== Dataset entries
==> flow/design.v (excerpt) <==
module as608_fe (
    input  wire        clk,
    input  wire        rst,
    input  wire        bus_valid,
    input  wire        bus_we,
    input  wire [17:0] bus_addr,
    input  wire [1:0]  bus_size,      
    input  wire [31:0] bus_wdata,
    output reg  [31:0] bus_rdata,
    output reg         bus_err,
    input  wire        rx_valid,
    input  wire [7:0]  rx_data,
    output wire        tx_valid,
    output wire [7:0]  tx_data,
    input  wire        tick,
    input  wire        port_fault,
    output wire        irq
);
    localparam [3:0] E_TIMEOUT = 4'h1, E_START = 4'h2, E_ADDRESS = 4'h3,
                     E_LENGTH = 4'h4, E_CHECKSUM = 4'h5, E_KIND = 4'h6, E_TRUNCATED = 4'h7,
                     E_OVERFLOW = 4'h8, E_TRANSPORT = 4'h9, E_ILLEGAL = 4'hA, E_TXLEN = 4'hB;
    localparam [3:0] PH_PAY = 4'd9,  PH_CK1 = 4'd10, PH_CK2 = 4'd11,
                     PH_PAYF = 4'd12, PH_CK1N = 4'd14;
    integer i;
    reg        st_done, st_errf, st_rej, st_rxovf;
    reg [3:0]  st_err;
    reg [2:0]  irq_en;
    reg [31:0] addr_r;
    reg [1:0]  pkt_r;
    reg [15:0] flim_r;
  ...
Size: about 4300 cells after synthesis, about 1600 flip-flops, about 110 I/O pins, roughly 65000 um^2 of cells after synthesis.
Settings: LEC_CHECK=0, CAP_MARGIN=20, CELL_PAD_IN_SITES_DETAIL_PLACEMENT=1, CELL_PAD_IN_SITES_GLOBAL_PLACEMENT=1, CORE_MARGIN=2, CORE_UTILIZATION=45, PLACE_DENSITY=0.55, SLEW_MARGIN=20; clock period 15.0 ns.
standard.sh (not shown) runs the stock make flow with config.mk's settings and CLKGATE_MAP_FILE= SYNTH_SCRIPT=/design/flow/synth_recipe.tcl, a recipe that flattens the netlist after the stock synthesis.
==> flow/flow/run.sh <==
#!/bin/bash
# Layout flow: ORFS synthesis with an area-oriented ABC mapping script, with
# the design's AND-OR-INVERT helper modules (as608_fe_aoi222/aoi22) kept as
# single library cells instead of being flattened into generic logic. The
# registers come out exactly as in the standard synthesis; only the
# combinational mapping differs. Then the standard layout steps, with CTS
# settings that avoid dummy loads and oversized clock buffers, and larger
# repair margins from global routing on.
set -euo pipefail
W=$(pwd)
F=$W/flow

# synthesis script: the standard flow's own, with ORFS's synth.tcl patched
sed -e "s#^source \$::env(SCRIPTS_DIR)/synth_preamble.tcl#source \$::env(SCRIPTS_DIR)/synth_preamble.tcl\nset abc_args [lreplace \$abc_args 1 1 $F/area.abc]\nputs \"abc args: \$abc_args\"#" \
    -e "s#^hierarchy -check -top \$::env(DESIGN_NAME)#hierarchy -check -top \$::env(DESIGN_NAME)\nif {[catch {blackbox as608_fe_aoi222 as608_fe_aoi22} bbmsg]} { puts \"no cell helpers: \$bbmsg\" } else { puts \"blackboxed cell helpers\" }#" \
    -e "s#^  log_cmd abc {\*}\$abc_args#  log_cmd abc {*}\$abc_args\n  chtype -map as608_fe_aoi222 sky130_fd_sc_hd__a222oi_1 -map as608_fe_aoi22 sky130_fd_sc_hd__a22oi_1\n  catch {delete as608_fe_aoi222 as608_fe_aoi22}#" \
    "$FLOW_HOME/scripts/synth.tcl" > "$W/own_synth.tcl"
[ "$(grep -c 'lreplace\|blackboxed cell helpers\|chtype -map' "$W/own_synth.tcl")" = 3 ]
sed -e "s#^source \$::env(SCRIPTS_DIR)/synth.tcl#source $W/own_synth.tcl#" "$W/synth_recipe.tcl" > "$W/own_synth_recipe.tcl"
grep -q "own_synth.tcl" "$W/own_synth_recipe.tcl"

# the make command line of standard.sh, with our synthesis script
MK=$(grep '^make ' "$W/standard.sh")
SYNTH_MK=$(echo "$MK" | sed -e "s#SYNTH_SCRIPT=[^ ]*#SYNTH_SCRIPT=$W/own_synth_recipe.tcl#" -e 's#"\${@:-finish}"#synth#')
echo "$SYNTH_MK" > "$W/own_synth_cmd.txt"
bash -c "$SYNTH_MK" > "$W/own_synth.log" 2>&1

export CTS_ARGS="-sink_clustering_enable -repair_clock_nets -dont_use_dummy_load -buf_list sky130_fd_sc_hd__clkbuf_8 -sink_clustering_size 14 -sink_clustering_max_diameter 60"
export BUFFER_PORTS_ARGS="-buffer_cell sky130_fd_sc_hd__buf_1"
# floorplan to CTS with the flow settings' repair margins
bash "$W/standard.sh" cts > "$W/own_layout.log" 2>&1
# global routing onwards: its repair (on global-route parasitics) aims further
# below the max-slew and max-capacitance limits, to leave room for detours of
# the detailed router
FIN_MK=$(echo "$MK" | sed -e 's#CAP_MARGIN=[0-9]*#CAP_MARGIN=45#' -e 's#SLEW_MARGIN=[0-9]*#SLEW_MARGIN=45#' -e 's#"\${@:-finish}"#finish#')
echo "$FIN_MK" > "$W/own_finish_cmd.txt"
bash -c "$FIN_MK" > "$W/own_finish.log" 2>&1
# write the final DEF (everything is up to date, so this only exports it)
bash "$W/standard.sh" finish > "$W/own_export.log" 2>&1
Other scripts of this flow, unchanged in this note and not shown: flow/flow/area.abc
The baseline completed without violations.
From an optimization exercise on the open Yosys and OpenROAD flow, aimed at small area, a short achievable clock period and few clock cycles; shortcuts taken in it are not production practice.
In this exercise RTL edits were held to simulation tests only and were not proved equivalent to the original.
No activity file was given, so power comes from the tool's default toggle rates.

==> flow/design.v (excerpt) <==
module nbc_stream_enc (
    input  wire        clk,
    input  wire        rst,
    input  wire        cmd_valid,
    output wire        cmd_ready,
    input  wire [31:0] cmd_count,
    input  wire [1:0]  cmd_mode,
    input  wire [63:0] cmd_acc,
    input  wire        in_valid,
    output wire        in_ready,
    input  wire [63:0] in_data,
    output wire        out_valid,
    input  wire        out_ready,
    output wire [63:0] out_data,
    output wire [3:0]  out_nbytes,
    output wire        out_last
);
For scale: roughly 47000 um2 of cells after synthesis.
clock: 8.0 ns
lec_check: 0
abc_clock_period_in_ps: 3600
cap_margin: 5
core_margin: 2
core_utilization: 40
cts_cluster_diameter: 110
cts_cluster_size: 25
setup_slack_margin: 4.4
slew_margin: 5
tns_end_percent: 10
standard.sh (not shown) runs the stock make flow with config.mk's settings and CLKGATE_MAP_FILE= SYNTH_SCRIPT=/design/flow/synth_recipe.tcl, a recipe that flattens the netlist after the stock synthesis.
==> flow/flow/run.sh <==
#!/bin/bash
# The standard layout with two changes:
#  - synthesis runs the standard synthesis script (synth_recipe.tcl), except
#    that ABC maps the logic with flow/abc_speed_nosz.script: ORFS's speed
#    script without its final buffer/upsize/dnsize passes (the layout's timing
#    repair sizes what the timing needs). ABC does not touch registers, so
#    they are the standard synthesis's, with the same names and cells.
#  - the I/O ports are buffered with sky130_fd_sc_hd__buf_2 cells instead of
#    the delay buffers buffer_ports picks by default. Every port still gets
#    its own buffer.
# All tool output goes to standard_flow.log here and to ORFS's per-step logs
# under orfs/logs.
set -euo pipefail
W=$(pwd)
export BUFFER_PORTS_ARGS="-buffer_cell sky130_fd_sc_hd__buf_2"
{
  echo "proc abc {args} { set i [lsearch -exact \$args -script]; if {\$i >= 0} { lset args [expr {\$i + 1}] $W/flow/abc_speed_nosz.script }; yosys abc {*}\$args }"
  cat synth_recipe.tcl
} > my_synth.tcl
sed "s#SYNTH_SCRIPT=[^ ]*#SYNTH_SCRIPT=$W/my_synth.tcl#" standard.sh > my_standard.sh
grep -q "SYNTH_SCRIPT=$W/my_synth.tcl" my_standard.sh
bash my_standard.sh > standard_flow.log 2>&1
==> flow/flow/abc_speed_nosz.script <==
&get -n
&st
&dch
&nf
&st
&syn2
&if -g -K 6
&synch2
&nf
&st
&syn2
&if -g -K 6
&synch2
&nf
&st
&syn2
&if -g -K 6
&synch2
&nf
&st
&syn2
&if -g -K 6
&synch2
&nf
&st
&syn2
&if -g -K 6
&synch2
&nf
&put
topo
stime -c
The baseline passed the timing, design-rule and antenna checks.
Testbench counts at the start, summed over its fixed seeds: cycles 15,253.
====
> **Exercise instructions**:
Search the entries for "mapping" and show every line that has it.

> **Worked solution**:
# Layout flow: ORFS synthesis with an area-oriented ABC mapping script, with
# combinational mapping differs. Then the standard layout steps, with CTS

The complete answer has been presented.